To signal backpressure when using gRPC transport, the server MUST return an error with code Unavailable and MAY supply additional details via status using RetryInfo. Here is a snippet of sample Go code to illustrate:
The only other mention of RetryInfo in the spec is:
The client SHOULD interpret RESOURCE_EXHAUSTED code as retryable only if the server signals that the recovery from resource exhaustion is possible. This is signaled by the server by returning a status containing RetryInfo. In this case the behavior of the server and the client is exactly as described in OTLP/gRPC Throttling section. If no such status is returned, then the RESOURCE_EXHAUSTED code SHOULD be treated as non-retryable.
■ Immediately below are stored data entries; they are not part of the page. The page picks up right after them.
<file path="src/rtl/continuous_monitoring_system_pkg.sv">
// Shared definitions for the continuous monitoring system datapath.
// Holds bus widths, the serializer state type and elaboration-time helpers.
package continuous_monitoring_system_pkg;

  localparam int AXI_DATA_WIDTH       = 200;
  localparam int SERIALIZER_OUT_WIDTH = 64;

  typedef enum logic {SER_IDLE, SER_SEND} serializer_state_t;

  function automatic int ceil_div(input int a, input int b);
    return (a + b - 1) / b;
  endfunction

endpackage

</file>
<file path="src/rtl/saturating_counter.sv">
// Up-counter that sticks at all ones; synchronous clear wins over increment.
module saturating_counter #(
  parameter int WIDTH = 32
) (
  input  logic             clk,
  input  logic             rst,
  input  logic             inc,
  input  logic             clr,
  output logic [WIDTH-1:0] q
);

  always_ff @(posedge clk or posedge rst) begin
    if (rst) begin
      q <= '0;
    end else if (clr) begin
      q <= '0;
    end else if (inc && (q != '1)) begin
      q <= q + WIDTH'(1);
    end
  end

endmodule

</file>
<file path="src/rtl/trace_axis_serializer.sv">
// Splits one wide trace packet into LSB-first OUT_WIDTH beats on AXI-Stream,
// with zero-bubble back-to-back packets and packet/stall status counters.
module trace_axis_serializer
  import continuous_monitoring_system_pkg::*;
#(
  parameter int IN_WIDTH           = AXI_DATA_WIDTH,
  parameter int OUT_WIDTH          = SERIALIZER_OUT_WIDTH,
  parameter int TLAST_EVERY_PACKET = 0,
  parameter int COUNTER_WIDTH      = 32
) (
  input  logic                     clk,
  input  logic                     rst,
  input  logic                     S_AXIS_tvalid,
  output logic                     S_AXIS_tready,
  input  logic [IN_WIDTH-1:0]      S_AXIS_tdata,
  input  logic                     S_AXIS_tlast,
  output logic                     M_AXIS_tvalid,
  input  logic                     M_AXIS_tready,
  output logic [OUT_WIDTH-1:0]     M_AXIS_tdata,
  output logic                     M_AXIS_tlast,
  input  logic                     clear_counters,
  output logic [COUNTER_WIDTH-1:0] packet_count,
  output logic [COUNTER_WIDTH-1:0] stall_count,
  output logic                     busy
);

  localparam int BEATS  = ceil_div(IN_WIDTH, OUT_WIDTH);
  localparam int BIDX_W = (BEATS > 1) ? $clog2(BEATS) : 1;
  localparam int BUF_W  = BEATS * OUT_WIDTH;
  localparam logic [BIDX_W-1:0] LAST_IDX = BIDX_W'(BEATS - 1);

  serializer_state_t        r_state;
  serializer_state_t        w_state_next;
  logic [BUF_W-1:0]         r_buf;
  logic [BIDX_W-1:0]        r_beat_idx;
  logic                     r_pkt_last;
  logic [COUNTER_WIDTH-1:0] r_packet_count;

  logic w_last_beat;
  logic w_s_hs;
  logic w_m_hs;

  assign w_last_beat = (r_beat_idx == LAST_IDX);
  assign w_s_hs      = S_AXIS_tvalid & S_AXIS_tready;
  assign w_m_hs      = M_AXIS_tvalid & M_AXIS_tready;

  // NOTE: sequential state uses non-blocking assignments so every register
  // samples the pre-edge values regardless of process ordering.
  always_ff @(posedge clk or posedge rst) begin
    if (rst) r_state <= SER_IDLE;
    else     r_state <= w_state_next;
  end

  // NOTE: every output of this block gets a default first so no path can
  // leave a signal unassigned and infer a latch.
  always_comb begin
    w_state_next  = r_state;
    S_AXIS_tready = 1'b0;
    M_AXIS_tvalid = 1'b0;
    case (r_state)
      SER_IDLE: begin
        S_AXIS_tready = 1'b1;
        if (S_AXIS_tvalid) w_state_next = SER_SEND;
      end
      SER_SEND: begin
        M_AXIS_tvalid = 1'b1;
        S_AXIS_tready = M_AXIS_tready & w_last_beat;
        if (M_AXIS_tready && w_last_beat && !S_AXIS_tvalid) w_state_next = SER_IDLE;
      end
      default: w_state_next = SER_IDLE;
    endcase
  end

  // NOTE: the beat buffer is reset even though it is datapath, because
  // M_AXIS_tdata is taken straight from it and must read zero in reset.
  always_ff @(posedge clk or posedge rst) begin
    if (rst) begin
      r_buf      <= '0;
      r_beat_idx <= '0;
      r_pkt_last <= 1'b0;
    end else if (w_s_hs) begin
      r_buf      <= BUF_W'(S_AXIS_tdata);
      r_beat_idx <= '0;
      r_pkt_last <= S_AXIS_tlast;
    end else if (w_m_hs && !w_last_beat) begin
      r_buf      <= r_buf >> OUT_WIDTH;
      r_beat_idx <= r_beat_idx + BIDX_W'(1);
    end
  end

  always_ff @(posedge clk or posedge rst) begin
    if (rst)                        r_packet_count <= '0;
    else if (clear_counters)        r_packet_count <= '0;
    else if (w_m_hs && w_last_beat) r_packet_count <= r_packet_count + COUNTER_WIDTH'(1);
  end

  saturating_counter #(
    .WIDTH(COUNTER_WIDTH)
  ) u_stall_counter (
    .clk (clk),
    .rst (rst),
    .inc (M_AXIS_tvalid & ~M_AXIS_tready),
    .clr (clear_counters),
    .q   (stall_count)
  );

  assign M_AXIS_tdata = r_buf[OUT_WIDTH-1:0];
  assign M_AXIS_tlast = (r_state == SER_SEND) & w_last_beat &
                        (r_pkt_last | (TLAST_EVERY_PACKET != 0));
  assign packet_count = r_packet_count;
  assign busy         = (r_state == SER_SEND);

endmodule

</file>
This part of the spec I'm removing doesn't make sense.. Why must retryable errors return a RetryInfo of 0 and UNAVAILABLE ?
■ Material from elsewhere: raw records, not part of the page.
===== src/rtl/float_contract_scheduler.sv =====
// Round-robin scheduler sharing one fixed-latency float contraction unit among NUM_REQ requesters.
// Credits reserve output FIFO space at issue time, so the shared unit never has to stall.
module float_contract_scheduler #(
    parameter int NUM_REQ      = 4,
    parameter int EXP_IN       = 8,
    parameter int FRAC_IN      = 23,
    parameter int EXP_OUT      = 5,
    parameter int FRAC_OUT     = 10,
    parameter int UNIT_LATENCY = 2,
    parameter int DEPTH        = 2,
    localparam int WI = 1 + EXP_IN + FRAC_IN,
    localparam int WO = 1 + EXP_OUT + FRAC_OUT,
    localparam int TW = ($clog2(NUM_REQ) < 1) ? 1 : $clog2(NUM_REQ)
) (
    input  logic                  clock,
    input  logic                  reset,
    input  logic [NUM_REQ-1:0]    reqValid,
    output logic [NUM_REQ-1:0]    reqReady,
    input  logic [NUM_REQ*WI-1:0] reqData,
    output logic                  unitInValid,
    output logic [WI-1:0]         unitInData,
    output logic [TW-1:0]         unitInTag,
    input  logic                  unitOutValid,
    input  logic [WO-1:0]         unitOutData,
    input  logic [TW-1:0]         unitOutTag,
    output logic [NUM_REQ-1:0]    respValid,
    input  logic [NUM_REQ-1:0]    respReady,
    output logic [NUM_REQ*WO-1:0] respData,
    output logic                  error
);

    localparam int CW = $clog2(DEPTH + 1);
    localparam int PW = (DEPTH > 1) ? $clog2(DEPTH) : 1;
    localparam logic [CW-1:0] CREDIT_MAX = CW'(DEPTH);
    localparam logic [PW-1:0] SLOT_LAST  = PW'(DEPTH - 1);
    localparam logic [TW-1:0] REQ_LAST   = TW'(NUM_REQ - 1);

    if (NUM_REQ < 2 || DEPTH < 1 || UNIT_LATENCY < 1) begin : gBadParams
        $error("float_contract_scheduler: unsupported parameter set");
    end

    // Handshakes: a transfer happens on a rising edge where valid && ready are both high.
    // Valid never waits on ready; reqReady is a one-hot grant and never looks at respReady.

    logic [TW-1:0]      ptr;
    logic [CW-1:0]      credit     [NUM_REQ];
    logic [CW-1:0]      creditNext [NUM_REQ];
    logic [NUM_REQ-1:0] eligible;
    logic [NUM_REQ-1:0] upper;
    logic [NUM_REQ-1:0] pick;
    logic [NUM_REQ-1:0] grant;
    logic               grantAny;
    logic [TW-1:0]      grantIdx;
    logic [TW-1:0]      ptrNext;
    logic [WI-1:0]      grantData;

    logic [WO-1:0]      mem   [NUM_REQ][DEPTH];
    logic [PW-1:0]      rdPtr [NUM_REQ];
    logic [PW-1:0]      wrPtr [NUM_REQ];
    logic [CW-1:0]      count [NUM_REQ];
    logic [NUM_REQ-1:0] full;
    logic [NUM_REQ-1:0] wrEn;
    logic [NUM_REQ-1:0] pop;
    logic               tagHit;
    logic               tagFull;
    logic               protoErr;

    // Eligible requesters at or above ptr win first; otherwise wrap to the lowest index.
    always_comb begin
        eligible  = '0;
        upper     = '0;
        grant     = '0;
        grantAny  = 1'b0;
        grantIdx  = '0;
        grantData = '0;
        for (int i = 0; i < NUM_REQ; i++) begin
            eligible[i] = reqValid[i] && (credit[i] < CREDIT_MAX);
            upper[i]    = eligible[i] && (TW'(i) >= ptr);
        end
        pick = (|upper) ? upper : eligible;
        for (int i = 0; i < NUM_REQ; i++) begin
            if (!grantAny && pick[i]) begin
                grantAny  = 1'b1;
                grant[i]  = 1'b1;
                grantIdx  = TW'(i);
                grantData = reqData[i*WI +: WI];
            end
        end
        ptrNext = (grantIdx == REQ_LAST) ? '0 : grantIdx + TW'(1);
    end

    assign reqReady = grant;

    // A result whose FIFO is full or whose tag names no requester is dropped and flagged.
    always_comb begin
        full     = '0;
        wrEn     = '0;
        tagHit   = 1'b0;
        tagFull  = 1'b0;
        for (int i = 0; i < NUM_REQ; i++) begin
            full[i] = (count[i] == CREDIT_MAX);
            if (unitOutValid && (unitOutTag == TW'(i))) begin
                tagHit = 1'b1;
                if (full[i]) begin
                    tagFull = 1'b1;
                end else begin
                    wrEn[i] = 1'b1;
                end
            end
        end
        protoErr = unitOutValid && (!tagHit || tagFull);
    end

    always_comb begin
        respValid = '0;
        respData  = '0;
        for (int i = 0; i < NUM_REQ; i++) begin
            respValid[i]         = (count[i] != '0);
            respData[i*WO +: WO] = mem[i][rdPtr[i]];
        end
    end

    assign pop = respValid & respReady;

    // Grant and pop together leave the credit unchanged; the zero guard keeps it from wrapping.
    always_comb begin
        for (int i = 0; i < NUM_REQ; i++) begin
            creditNext[i] = credit[i];
            if (grant[i] && !pop[i]) begin
                creditNext[i] = credit[i] + CW'(1);
            end else if (!grant[i] && pop[i] && (credit[i] != '0)) begin
                creditNext[i] = credit[i] - CW'(1);
            end
        end
    end

    always_ff @(posedge clock) begin
        if (reset) begin
            ptr         <= '0;
            unitInValid <= 1'b0;
            unitInData  <= '0;
            unitInTag   <= '0;
            error       <= 1'b0;
            for (int i = 0; i < NUM_REQ; i++) begin
                credit[i] <= '0;
                rdPtr[i]  <= '0;
                wrPtr[i]  <= '0;
                count[i]  <= '0;
            end
        end else begin
            unitInValid <= grantAny;
            if (grantAny) begin
                unitInData <= grantData;
                unitInTag  <= grantIdx;
                ptr        <= ptrNext;
            end
            if (protoErr) begin
                error <= 1'b1;
            end
            for (int i = 0; i < NUM_REQ; i++) begin
                credit[i] <= creditNext[i];
                if (wrEn[i]) begin
                    wrPtr[i] <= (wrPtr[i] == SLOT_LAST) ? '0 : wrPtr[i] + PW'(1);
                end
                if (pop[i]) begin
                    rdPtr[i] <= (rdPtr[i] == SLOT_LAST) ? '0 : rdPtr[i] + PW'(1);
                end
                case ({wrEn[i], pop[i]})
                    2'b10:   count[i] <= count[i] + CW'(1);
                    2'b01:   count[i] <= count[i] - CW'(1);
                    default: count[i] <= count[i];
                endcase
            end
        end
    end

    // Storage carries no reset: occupancy counts alone decide what is visible.
    always_ff @(posedge clock) begin
        for (int i = 0; i < NUM_REQ; i++) begin
            if (wrEn[i]) begin
                mem[i][wrPtr[i]] <= unitOutData;
            end
        end
    end

endmodule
i think this can get merged now
@tigrannajaryan, this "MUST requirement" does not make sense and is conflicting with other parts of the specification.
This
The server MUST indicate retryable errors using code Unavailable
conficts with
The server MAY use other gRPC codes to indicate retryable [...] errors.
This
MAY supply additional details via status using RetryInfo containing 0 value of RetryDelay
seems to have only sense for RESOURCE_EXHAUSTED but it is is already described in a dedicated sentence
https://github.com/open-telemetry/opentelemetry-proto/blob/68f9c6329ca91f96333ee5b240e305945b122b70/docs/specification.md#L294-L301
it is very strange to call out 0 especially given there is also an example like this:
https://github.com/open-telemetry/opentelemetry-proto/blob/68f9c6329ca91f96333ee5b240e305945b122b70/docs/specification.md#L311-L341
@DylanRussell, shouldn't we also change
https://github.com/open-telemetry/opentelemetry-proto/blob/68f9c6329ca91f96333ee5b240e305945b122b70/docs/specification.md?plain=1#L311
to
To signal backpressure when using gRPC transport, the server SHOULD return an
Yeah those suggestions SG. I've updated the PR
This fixes a bug in the spec and should be allowed.
@open-telemetry/technical-committee, can someone merge it? :wink:
Can't merge, the checks are stuck.
@open-telemetry/technical-committee can we have a few more eyes on this? I want to make sure we didn't miss anything.